Having a pet in the family rounds things out.  That’s not to say “pet-less” families are asymmetrical or deformed in any way.  It’s just that having a dog or cat around brings out an aspect of a person or a family that is otherwise hidden, hibernating in folks’ character.  There is a love and a great friendship that blossoms between man and beast in a way that isn’t really evidenced in love shared with another human being.  It can be more trusting, less risky.  I don’t admire people that treat their animals better than their next-door neighbor but I am affected by the quiet companionship between a devoted canine and a loving master.


    Recently, my niece Natalie, my friend Joe and my sister Stacie all lost a beloved pet.  Natalie lost her guinea pig Oreo, Joe lost Bugsy, his bichon frise and Stacie lost Brittany, a Brittany spaniel, their first family dog.  
    Oreo was a longhaired rodent with black and white fur, hence the name Oreo.  I don’t remember if it was a he or a she.  I actually liked Oreo and had gotten brave enough to stick my finger in her cage and stroke her head.  When I babysat my brother’s kids, I ‘d always stop by Natalie’s bedroom and feed Oreo a couple of pieces of grass and make sure her water bottle was full.  She’d respond to my appearance with a couple of squeaky noises or make a dash for her blue plastic igloo house and hide.  I believe we formed a friendly bond if nowhere else than in my imagination and I’ll miss seeing her.
    Natalie didn’t call me when Oreo passed away.  Maybe that’s because I used to rib her about taking care of her furry friend or just because life moves on with or without guinea pigs and my knowing wasn’t of any great consequence.  When my brother told me about Oreo’s passing, I sent Natalie a card with a picture of St. Agnes, patron saint of young girls.  Agnes, a blond teenager, is holding a little white lamb in her arms and that’s how I see Natalie, sweet, young and kind to living things.  I bet her room is just a tad emptier and the smell of green hay will pass, replaced by the aromas of teenage perfumes and hair care products.  Natalie still has two yellow labs in her family.  Four-legged friendships still abound in her home.

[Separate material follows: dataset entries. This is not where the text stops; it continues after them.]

File: src/rtl/bma_pkg.sv
`timescale 1ns / 1ps
`default_nettype none

package bma_pkg;

  localparam int MAX_WINDOW_DEF  = 64;
  localparam int SAMPLE_BITS_DEF = 16;
  localparam int CFG_W           = 7;
  localparam int QUEUE_DEPTH     = 2;

  typedef enum logic [1:0] {
    ST_IDLE,
    ST_READ,
    ST_ACC,
    ST_DIV
  } bma_state_e;

  typedef struct packed {
    logic busy;
    logic done;
  } bma_div_stat_t;

endpackage

`default_nettype wire

File: src/rtl/bma_if.sv
`timescale 1ns / 1ps
`default_nettype none

interface bma_in_if #(
  parameter int SAMPLE_BITS = bma_pkg::SAMPLE_BITS_DEF
);
  logic                          valid;
  logic                          ready;
  logic signed [SAMPLE_BITS-1:0] sample;
  logic                          end_of_block;

  modport source (output valid, output sample, output end_of_block, input ready);
  modport sink   (input valid, input sample, input end_of_block, output ready);
endinterface

interface bma_out_if #(
  parameter int SAMPLE_BITS = bma_pkg::SAMPLE_BITS_DEF
);
  logic                          valid;
  logic                          ready;
  logic signed [SAMPLE_BITS-1:0] average;
  logic                          final_output;

  modport source (output valid, output average, output final_output, input ready);
  modport sink   (input valid, input average, input final_output, output ready);
endinterface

    In a recent column, I mentioned a friend of mine from church.  Joe Flanagan, whose plate is full with his recent diagnosis of esophageal cancer, had to put his longtime companion Bugsy down.  Bugsy was a fluffy white canine and fifteen-year companion to Joe.  Joe told me he has reached for Bugsy on occasion only to find he is not there and my heart breaks when I listen to his story.  Joe shared a letter with me he received from a Dataw neighbor.  She wrote Joe a poem entitled “Ode to Bugsy.”  In her sonnet, she immortalizes the bond between the pup and his pal and she cheers him on in his fight against “the Big C.”  Joe’s little buddy brought out the best in him and in his neighbor.

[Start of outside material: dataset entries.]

## config.mk

```make
export PLATFORM = sky130hd
export DESIGN_NAME = privileged_instruction_filter_core
export DESIGN_NICKNAME = d
export VERILOG_FILES = /design/src/hw/rtl/pif_pkg.sv /design/src/hw/rtl/pif_decode.sv /design/src/hw/rtl/pif_counters.sv /design/src/hw/rtl/privileged_instruction_filter_core.sv
export SDC_FILE = /design/constraint.sdc
export NUM_CORES = 1
export LEC_CHECK = 0
export ABC_AREA = 1
export BUFFER_PORTS_ARGS = -buffer_cell sky130_fd_sc_hd__buf_2
export CAP_MARGIN = 25
export CORE_MARGIN = 5
export CORE_UTILIZATION = 30
export DETAILED_ROUTE_END_ITERATION = 10
export PLACE_DENSITY = 0.48
export SLEW_MARGIN = 0
export SYNTH_ARGS = -nofsm -noshare
export SYNTH_HDL_FRONTEND = slang
export SYNTH_SLANG_ARGS = --single-unit
```

## constraint.sdc

```tcl
create_clock -name i_clk -period 9.6 [get_ports i_clk]
set_input_delay 0.96 -clock i_clk [delete_from_list [all_inputs] [get_ports i_clk]]
set_output_delay 0.96 -clock i_clk [all_outputs]
set_load 0.02 [all_outputs]
```

## src/hw/rtl/pif_pkg.sv

```systemverilog
// ----------------------------------------------------------------------------
// pif_pkg
// Shared constants, types and lookup tables of the privileged instruction
// filter: class test codes, BRK encoding and the system and base ROMs.
// ----------------------------------------------------------------------------
package pif_pkg;

    localparam int SYS_DEPTH     = 1024;
    localparam int BASE_DEPTH    = 256;
    localparam int SYS_IDX_W     = $clog2(SYS_DEPTH);
    localparam int BASE_IDX_W    = $clog2(BASE_DEPTH);
    localparam int COUNT_W       = 48;
    localparam int COUNT_OUT_W   = 48;
    localparam int SYS_ENTRY_W   = 28;
    localparam int BASE_ENTRY_W  = 54;
    localparam int SYS_SHIFT_LEN = 5;

    localparam logic [9:0]  SYS_CLASS   = 10'd852;
    localparam logic [10:0] BRK_OPC     = 11'h6A1;
    localparam logic [3:0]  TRAP_TAG    = 4'b0001;
    localparam logic [15:0] FILTER_IMM  = 16'h1FFF;
    localparam logic [10:0] BASE_FIXED  = 11'h7FF;

    localparam logic [1:0] ACT_KEEP   = 2'd0;
    localparam logic [1:0] ACT_TRAP   = 2'd1;
    localparam logic [1:0] ACT_FILTER = 2'd2;

    typedef struct packed {
        logic        is_system;
        logic [1:0]  action;
        logic [31:0] replacement;
    } t_decode;

    // bit 0 trap flag, bits [27:1] instruction[31:5], zero means empty
    function automatic logic [SYS_ENTRY_W-1:0] sys_rom(input logic [SYS_IDX_W-1:0] idx);
        logic [SYS_ENTRY_W-1:0] e;
        case (idx)
            10'd70:  e = 28'd223393762;
            10'd78:  e = 28'd223393746;
            10'd86:  e = 28'd223393730;
            10'd94:  e = 28'd223393714;
            10'd102: e = 28'd223393698;
            10'd142: e = 28'd223393618;
            10'd150: e = 28'd223393602;
            10'd395: e = 28'd223458338;
            10'd396: e = 28'd223458336;
            10'd403: e = 28'd223458370;
            10'd404: e = 28'd223458368;
            10'd414: e = 28'd223458348;
            10'd416: e = 28'd223458344;
            10'd420: e = 28'd223458336;
            10'd443: e = 28'd223460612;
            10'd838: e = 28'd223576181;
            10'd839: e = 28'd223576179;
            10'd840: e = 28'd223576177;
            10'd846: e = 28'd223576165;
            10'd847: e = 28'd223576163;
            10'd848: e = 28'd223576161;
            10'd851: e = 28'd223576155;
            10'd852: e = 28'd223576153;
            10'd855: e = 28'd223576147;
            10'd856: e = 28'd223576145;
            10'd863: e = 28'd223576131;
            10'd864: e = 28'd223576129;
            10'd890: e = 28'd223576077;
            10'd891: e = 28'd223576075;
            10'd896: e = 28'd223576065;
            10'd907: e = 28'd223589410;
            10'd908: e = 28'd223589408;
            10'd915: e = 28'd223589442;
            10'd916: e = 28'd223589440;
            10'd926: e = 28'd223589420;
            10'd928: e = 28'd223589416;
            10'd932: e = 28'd223589408;
            10'd937: e = 28'd223588366;
            10'd943: e = 28'd223588355;
            10'd952: e = 28'd223591948;
            10'd954: e = 28'd223591686;
            10'd955: e = 28'd223591684;
            10'd956: e = 28'd223591940;
            10'd958: e = 28'd223591936;
            default: e = '0;
        endcase
        return e;
    endfunction

    // bit 0 trap flag, bits [32:1] pattern, bits [53:33] extra mask bits
    function automatic logic [BASE_ENTRY_W-1:0] base_rom(input logic [BASE_IDX_W-1:0] idx);
        logic [BASE_ENTRY_W-1:0] e;
        logic [BASE_ENTRY_W-1:0] off;
        // hlt / hvc / smc groups: bits[7:5] step by 64, bit 13 steps by 16384
        off = BASE_ENTRY_W'({idx[5], 14'd0}) | BASE_ENTRY_W'({idx[4:2], 6'd0});
        case (idx)
            8'd67:  e = 54'd17981411717840958;
            8'd71:  e = 54'd17981411717841022;
            8'd75:  e = 54'd17981411717841086;
            8'd79:  e = 54'd17981411717841150;
            8'd83:  e = 54'd17981411717841214;
            8'd87:  e = 54'd17981411717841278;
            8'd91:  e = 54'd17981411718234558;
            8'd95:  e = 54'd17981411718234622;
            8'd111: e = 54'd18014397067051263;
            8'd156: e = 54'd18014397121038272;
            8'd159: e = 54'd18014397121189886;
            default: begin
                if (idx[7:6] == 2'b00) begin
                    case (idx[1:0])
                        2'd0:    e = 54'd72566299426816 + off;
                        2'd2:    e = 54'd72566291038212 + off;
                        2'd3:    e = 54'd72566291038214 + off;
                        default: e = '0;
                    endcase
                end else begin
                    e = '0;
                end
            end
        endcase
        return e;
    endfunction

    function automatic logic [31:0] brk_word(input logic [15:0] imm16);
        return {BRK_OPC, imm16, 5'd0};
    endfunction

endpackage

```

## src/hw/rtl/pif_decode.sv

```systemverilog
// ----------------------------------------------------------------------------
// pif_decode
// Classifies one instruction word, looks it up in the system or base ROM
// and forms the action and replacement word.
// ----------------------------------------------------------------------------
module pif_decode (
    input  logic [31:0]      i_instruction,
    output pif_pkg::t_decode o_dec
);

    logic                                is_sys;
    logic [pif_pkg::SYS_IDX_W:0]         sys_diff;
    logic [pif_pkg::SYS_ENTRY_W-1:0]     sys_e;
    logic [pif_pkg::BASE_IDX_W-1:0]      base_idx;
    logic [pif_pkg::BASE_ENTRY_W-1:0]    base_e;
    logic [31:0]                         base_mask;
    logic                                sys_hit;
    logic                                base_hit;
    logic [1:0]                          action;

    assign is_sys = (i_instruction[31:22] == pif_pkg::SYS_CLASS)
                 && ((i_instruction[20:19] == 2'b01) || i_instruction[20]);

    // signed difference, top bit set means a negative index
    assign sys_diff = {1'b0, i_instruction[21:12]} - {4'd0, i_instruction[11:5]};
    assign sys_e    = pif_pkg::sys_rom(sys_diff[pif_pkg::SYS_IDX_W-1:0]);
    assign sys_hit  = !sys_diff[pif_pkg::SYS_IDX_W] && (sys_e != '0)
                   && (i_instruction[31:pif_pkg::SYS_SHIFT_LEN] == sys_e[27:1]);

    assign base_idx  = {i_instruction[25:24], i_instruction[13],
                        i_instruction[7:5], i_instruction[1:0]};
    assign base_e    = pif_pkg::base_rom(base_idx);
    assign base_mask = {pif_pkg::BASE_FIXED, base_e[53:33]};
    assign base_hit  = (base_e != '0)
                    && ((i_instruction & base_mask) == base_e[32:1]);

    always_comb begin
        if (is_sys) begin
            if (sys_hit) begin
                action = sys_e[0] ? pif_pkg::ACT_TRAP : pif_pkg::ACT_KEEP;
            end else begin
                action = pif_pkg::ACT_FILTER;
            end
        end else begin
            if (base_hit) begin
                action = base_e[0] ? pif_pkg::ACT_TRAP : pif_pkg::ACT_FILTER;
            end else begin
                action = pif_pkg::ACT_KEEP;
            end
        end
    end

    always_comb begin
        o_dec.is_system = is_sys;
        o_dec.action    = action;
        case (action)
            pif_pkg::ACT_TRAP:
                o_dec.replacement = pif_pkg::brk_word({pif_pkg::TRAP_TAG,
                                                       i_instruction[11:0]});
            pif_pkg::ACT_FILTER:
                o_dec.replacement = pif_pkg::brk_word(pif_pkg::FILTER_IMM);
            default:
                o_dec.replacement = i_instruction;
        endcase
    end

endmodule

```

## src/hw/rtl/pif_counters.sv

```systemverilog
// ----------------------------------------------------------------------------
// pif_counters
// Wrapping running counts of system and base words; gives the counts that
// include the word now being decoded.
// ----------------------------------------------------------------------------
module pif_counters (
    input  logic                            i_clk,
    input  logic                            i_rst_n,
    input  logic                            i_advance,
    input  logic                            i_is_system,
    output logic [pif_pkg::COUNT_OUT_W-1:0] o_sys_count,
    output logic [pif_pkg::COUNT_OUT_W-1:0] o_base_count
);

    logic [pif_pkg::COUNT_W-1:0] r_sys_cnt;
    logic [pif_pkg::COUNT_W-1:0] r_base_cnt;
    logic [pif_pkg::COUNT_W-1:0] n_sys_cnt;
    logic [pif_pkg::COUNT_W-1:0] n_base_cnt;

    assign n_sys_cnt  = r_sys_cnt  + pif_pkg::COUNT_W'(i_is_system);
    assign n_base_cnt = r_base_cnt + pif_pkg::COUNT_W'(!i_is_system);

    always_ff @(posedge i_clk) begin
        if (!i_rst_n) begin
            r_sys_cnt  <= '0;
            r_base_cnt <= '0;
        end else if (i_advance) begin
            r_sys_cnt  <= n_sys_cnt;
            r_base_cnt <= n_base_cnt;
        end
    end

    assign o_sys_count  = pif_pkg::COUNT_OUT_W'(n_sys_cnt);
    assign o_base_count = pif_pkg::COUNT_OUT_W'(n_base_cnt);

`ifndef NO_ASSERTIONS
    a_sys_step: assert property (@(posedge i_clk) disable iff (!i_rst_n)
        i_advance && i_is_system |=>
            r_sys_cnt == $past(r_sys_cnt) + 1'b1 && $stable(r_base_cnt))
        else $error("system count did not step alone");

    a_base_step: assert property (@(posedge i_clk) disable iff (!i_rst_n)
        i_advance && !i_is_system |=>
            r_base_cnt == $past(r_base_cnt) + 1'b1 && $stable(r_sys_cnt))
        else $error("base count did not step alone");

    a_hold: assert property (@(posedge i_clk) disable iff (!i_rst_n)
        !i_advance |=> $stable(r_sys_cnt) && $stable(r_base_cnt))
        else $error("counts moved without a word");
`endif

endmodule

```

## src/hw/rtl/privileged_instruction_filter_core.sv

```systemverilog
// ----------------------------------------------------------------------------
// privileged_instruction_filter_core
// Streams instruction words through a class test and ROM check and returns
// keep/trap/filter with the BRK replacement and running class counts.
// ----------------------------------------------------------------------------
// usage:
//   slave side takes one instruction word per transaction, tlast marks the
//   final word of a section. master side returns exactly one result per word,
//   in order, with tlast echoing the input tlast.
//   path: an accepted word is held in the input register, decoded, and its
//   result is held in the result register: two register stages.
//   throughput: one word per cycle unless the receiver stalls; the decode
//   is a lookup in both roms and a compare between the two registers.
//   reset clears both valid flags and the two counters; the roms are fixed.
//   when the receiver stalls the result register holds, the input register
//   still fills, and o_s_tready drops only once both stages are full.
//   counts include the word they come with and run on across sections.
// ----------------------------------------------------------------------------
module privileged_instruction_filter_core (
    input  logic         i_clk,
    input  logic         i_rst_n,
    input  logic         i_s_tvalid,
    output logic         o_s_tready,
    input  logic [31:0]  i_s_tdata,    // [31:0] instruction
    input  logic         i_s_tlast,
    output logic         o_m_tvalid,
    input  logic         i_m_tready,
    output logic [135:0] o_m_tdata,    // [0] is_system, [2:1] action,
                                       // [34:3] replacement, [82:35] system_count,
                                       // [130:83] base_count, [135:131] zero
    output logic         o_m_tlast
);

    logic                            r_s1_valid;
    logic [31:0]                     r_s1_word;
    logic                            r_s1_last;
    logic                            r_o_valid;
    pif_pkg::t_decode                r_o_dec;
    logic [pif_pkg::COUNT_OUT_W-1:0] r_o_sys_cnt;
    logic [pif_pkg::COUNT_OUT_W-1:0] r_o_base_cnt;
    logic                            r_o_last;

    pif_pkg::t_decode                dec;
    logic [pif_pkg::COUNT_OUT_W-1:0] sys_cnt;
    logic [pif_pkg::COUNT_OUT_W-1:0] base_cnt;
    logic                            out_load;
    logic                            advance;
    logic                            in_load;

    assign out_load   = !r_o_valid || i_m_tready;
    assign advance    = r_s1_valid && out_load;
    assign o_s_tready = !r_s1_valid || out_load;
    assign in_load    = i_s_tvalid && o_s_tready;

    always_ff @(posedge i_clk) begin
        if (!i_rst_n) begin
            r_s1_valid <= 1'b0;
        end else if (o_s_tready) begin
            r_s1_valid <= i_s_tvalid;
        end
    end

    always_ff @(posedge i_clk) begin
        if (in_load) begin
            r_s1_word <= i_s_tdata;
            r_s1_last <= i_s_tlast;
        end
    end

    pif_decode u_decode (
        .i_instruction (r_s1_word),
        .o_dec         (dec)
    );

    pif_counters u_counters (
        .i_clk        (i_clk),
        .i_rst_n      (i_rst_n),
        .i_advance    (advance),
        .i_is_system  (dec.is_system),
        .o_sys_count  (sys_cnt),
        .o_base_count (base_cnt)
    );

    always_ff @(posedge i_clk) begin
        if (!i_rst_n) begin
            r_o_valid <= 1'b0;
        end else if (out_load) begin
            r_o_valid <= r_s1_valid;
        end
    end

    always_ff @(posedge i_clk) begin
        if (advance) begin
            r_o_dec      <= dec;
            r_o_sys_cnt  <= sys_cnt;
            r_o_base_cnt <= base_cnt;
            r_o_last     <= r_s1_last;
        end
    end

    assign o_m_tvalid = r_o_valid;
    assign o_m_tlast  = r_o_last;
    assign o_m_tdata  = {5'd0, r_o_base_cnt, r_o_sys_cnt, r_o_dec.replacement,
                         r_o_dec.action, r_o_dec.is_system};

`ifndef NO_ASSERTIONS
    a_stall_full: assert property (@(posedge i_clk) disable iff (!i_rst_n)
        !o_s_tready |-> r_s1_valid && r_o_valid)
        else $error("input stalled with a free stage");

    a_action_code: assert property (@(posedge i_clk) disable iff (!i_rst_n)
        r_o_valid |-> r_o_dec.action == pif_pkg::ACT_KEEP
                   || r_o_dec.action == pif_pkg::ACT_TRAP
                   || r_o_dec.action == pif_pkg::ACT_FILTER)
        else $error("undefined action code");

    a_brk_form: assert property (@(posedge i_clk) disable iff (!i_rst_n)
        r_o_valid && r_o_dec.action != pif_pkg::ACT_KEEP |->
            r_o_dec.replacement[31:21] == pif_pkg::BRK_OPC
            && r_o_dec.replacement[4:0] == 5'd0)
        else $error("replacement is not a brk word");

    a_filter_imm: assert property (@(posedge i_clk) disable iff (!i_rst_n)
        r_o_valid && r_o_dec.action == pif_pkg::ACT_FILTER |->
            r_o_dec.replacement[20:5] == pif_pkg::FILTER_IMM)
        else $error("filter word carries wrong immediate");
`endif

endmodule
```

==> flow_summary.yaml, run 1 <==
logic_synthesis:
  synth_edf_count: 165
  ys_types: 50
  postSynth.asyncResetShare: 0
  yosysSeqAreaShare: 0.524
  yosysTopAreaCell: "edfxtp_1"
  post-synth-top-count-cell: "inv_1"
  yosysWarnings: 0
  synth_common_cells: "inv_1 (276), nand2_1 (249), edfxtp_1 (165)"
  synth_area_leaders: "edfxtp_1 (38%), dfxtp_1 (15%), inv_1 (7.8%)"
  yosysTopAreaCellShare: 0.375
  yosys_register_bits: 263
  synth-main-ff-cell: "edfxtp_1"
  netlist_area_sq_mm: 0.0132
  netlist_instances: 1543
  avgSynthCellArea_sq_um: 8.56
sta:
  slew-limit-headroom: 0.326
  tns_ns: 0
  rsz0062_at_grt: "no"
  fin_crit_sh: 0.564
  slew_violations: 0
  clock_skew_ns: 0.0173
  hold_violations: 0
  max_freq_mhz: 185
  tightest_slew_ns: 1.01
  setup_slack_ns: 4.19
  finalSetupViolations: 0
  min_period_ns: 5.41
floorplanning:
  initial_core_util: 0.305
  ioPinCount: 176
  fp.dieH_um: 220
  die_area_sq_mm: 0.0483
  fp.dieW_um: 220
  rows: 76
  core_area_sq_mm: 0.0434
power:
  power_density_mw_per_mm2: 179
  leakage_nw: 7.14
  p_comb_frac: 0.115
  p_switching_mw: 0.734
  internal_power_mw: 2.08
  finalPower_mw: 2.82
  max-vdd-ir-drop_mv: 0.146
  power.share.clock: 0.415
  seqPwrFrac: 0.470
  switching_share: 0.260
placement:
  port_buffers: 170
  dp_hpwl_um: 27300
  place_ws_ns: 3.79
  placed_area_sq_mm: 0.0147
  gp_congestion: 0.866
global_routing:
  grt_first_pass_wirelength_um: 56900
  grtUsageTotal: 0.147
  first_global_vias: 10139
  antenna_found_initial: 0
  grt_overflow_total: 0
  grt_max_degree: 92
detailed_routing:
  detail_route.iter0.violations: 719
  ant_nets: 0
  avgViaCountPerCell: 4.56
  wirelength_um: 36800
  drc: 0
  routed-via-count: 10579
  first_pass_iters: 5
  wire_per_inst_um: 15.9
worst_setup_path:
  path_class: "flop to flop"
  cp_slowest_cell: "nor2_1"
  cp.arrival_ns: 5.66
  slowest_delay_ns: 0.75
  cp-start-kind: "flop"
  critPathMaxFanout: 12
  end_kind: "flop"
  crit_top_cell: "nand2_1"
  worst_ep_required_time_ns: 9.84
clocking:
  cts-root-buf: "clkbuf_16"
  clkTransAtPathRegs_ns: 0.06
  clock-sinks: 263
  cts.path.max_buffers: 3
  insertion_delay_ns: 0.56
  postCtsHoldBufs: 0
  htree_levels: 1
  cts_tree: "yes"
  cts_resized: 0
  cts_buffers: 30
  post_cts_buffers: 0
outcome:
  status: "finished clean"
finish:
  syn_to_final_growth_pct: 19.2
  layout-drive-gt1-share: 0.158
  antenna-diode-count: 0
  final_core_util: 0.363
  design_area_sq_mm: 0.0157
  nets: 1766
job:
  maxCapViolCount: 0
worst_hold_path:
  hold_class: "flop to flop"
## metal layers
metal | wire, um | part of all wire | GRT usage | vias to the layer above
met1 | 17000 | 0.46 | 0.203 | 4893
met2 | 17100 | 0.47 | 0.243 | 270
met4 | 785 | 0.021 | 0.0408 | 0
met3 | 1920 | 0.052 | 0.0206 | 45
met5 | 0 | 0 | 0 | -
li1 | - | - | - | 5371
## worst max-delay path, delay by kind of cell (launching register included)
| family | cells | cell delay [ns] |
|---|---|---|
| buffers and inverters | 3 | 0.36 |
| adder cells (fa/ha/maj) | 3 | 1.04 |
| AO/OA/AOI/OAI | 2 | 0.36 |
| flip-flops | 1 | 0.48 |
| AND/OR/NAND/NOR | 17 | 2.87 |
## cells by family (layout without fill, tap and decap cells)
logic type                 after synthesis  after routing  share of synthesized area
DFF                                    263            263                      0.524
and+or+nand+nor                        626            626                      0.216
other                                    1              5                   0.000284
adders and majority gates               15             15                     0.0148
xor gates and xnor gates                91             91                     0.0603
buffers and inverters                  324            514                     0.0941
AOI/OAI and AO/OA                      223            223                     0.0912
## through the flow
step                hold slack, ns  std cells
finish                       0.420       2322
detailed placement           0.405       2265
global route                 0.427       2322
global placement             0.406       2264
floorplan                    0.400       1547
CTS                          0.420       2320
## path summary, 6_finish.rpt
| check | startpoint | endpoint | slack (ns) | depth (start not counted) |
|---|---|---|---|---|
| setup / recovery | r_s1_word[5]$_DFFE_PP_ | o_m_tdata[13]$_DFFE_PP_ | 4.19 | 25 |
| hold / removal | r_s1_last$_DFFE_PP_ | o_m_tlast$_DFFE_PP_ | 0.42 | 0 |
| setup reg to reg | r_s1_word[5]$_DFFE_PP_ | o_m_tdata[13]$_DFFE_PP_ | 4.19 | 25 |
| hold reg to reg | r_s1_last$_DFFE_PP_ | o_m_tlast$_DFFE_PP_ | 0.42 | 0 |
## sequential cells by signal, indices dropped and copies added, names as in the netlist
register	flops
r_o_sys_cnt	48
u_counters.r_sys_cnt	48
u_counters.r_base_cnt	48
r_s1_last	1
o_m_tdata	35
r_o_base_cnt	48
r_s1_valid	1
o_m_tlast	1
r_s1_word	32
o_m_tvalid	1
## power groups by stage
stage | Sequential [mW] | Clock (mW) | Combinational [mW]
after floorplan | 1.38 | 0 | 0.190
after global placement | 1.35 | 0 | 0.324
after detailed placement | 1.35 | 0 | 0.325
after CTS | 1.32 | 1.21 | 0.326
after global routing | 1.33 | 1.25 | 0.364
final | 1.32 | 1.17 | 0.325
## cell type report
type	count	area, sq um
clock inverters	10	135
clock buffers	45	880
inverters	282	1060
repair buffers	177	947
well taps	585	732
multi-input cells	960	5070
fillers	4523	27600
flip-flops and latches	263	6920
## cell usage in the layout (no fill, tap or decap), drive strengths merged, types with 33 or more instances in the layout
cell,Yosys,final
dfxtp,98,98
o21ai,104,104
clkbuf,34,45
buf,8,177
inv,281,283
nor2,185,185
nor3,40,40
nand3,85,85
a21oi,90,90
xor2,87,87
edfxtp,165,165
nand4,33,33
nand2,257,257
(Power assumes the default switching activity.)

    My sister Stacie’s loss was the toughest for me to take because I don’t like hearing her cry over the phone.  You can’t give hugs through satellite transmissions.  Brittany was Stacie’s friend and companion for fifteen years and I think Brittany’s constant devotion complimented my sister’s nurturing nature.  Brittany was at my sister’s side as she raised her children and earned her degree as a physician’s assistant.  I know Brittany was a comfort during the times Stacie was away from my dad as he declined.  She has another spaniel and her daughter Lea adopted a little black poodle named Buddy who needed a home when his master passed away, so the house is still crazy.  But the hole is there.  As Joe’s friend told him in her poem, “no one’s prepared when our dogs grow old.”
    In my family, my husband and I have become the adopted parents of Cokie – meaning she has adopted us – but my mom is master and loving owner of the bichon.  Cokie has been in our family for a little over ten years, replacing my dad’s beloved beagle Pharaoh and becoming my mom’s constant companion through her years as caretaker to my father.  Cokie has been at her side during times of poor health.  She rode in the back seat of my mother’s Honda in the move to South Carolina from Pennsylvania and has been a stowaway under airplane seats in a doggie carry-on.  I have been Cokie’s chauffeur in rides to the Animal Medical Center, jaunts around Beaufort and Lady’s Island and back and forth to my mother’s house.  I do not welcome the thought of Cokie’s demise or the impact of losing her on my mom or on our family.
    When Joe shared his friend’s poem with me, he also gave me a little remembrance card from the Sea Island veterinary office with a verse called “The Rainbow Bridge.”  Inspired by a Norse legend, the rhyme offers an image of a person reuniting with a healthy, happy pet and the two companions crossing over a rainbow into eternity.  If I’m blessed enough to be introduced to God and His Son by St. Peter, and reunited with my loved ones whose loss is at the core of my greatest sadness, I kind of like the idea of meeting up with Heidi.  She was our family dog through my siblings and my teenage years.  Crossing a rainbow into a wide-open field, running wildly, our youth and health restored, isn’t a bad concept of heaven.  Hell, I like it a whole lot better than a halo, harp and wings.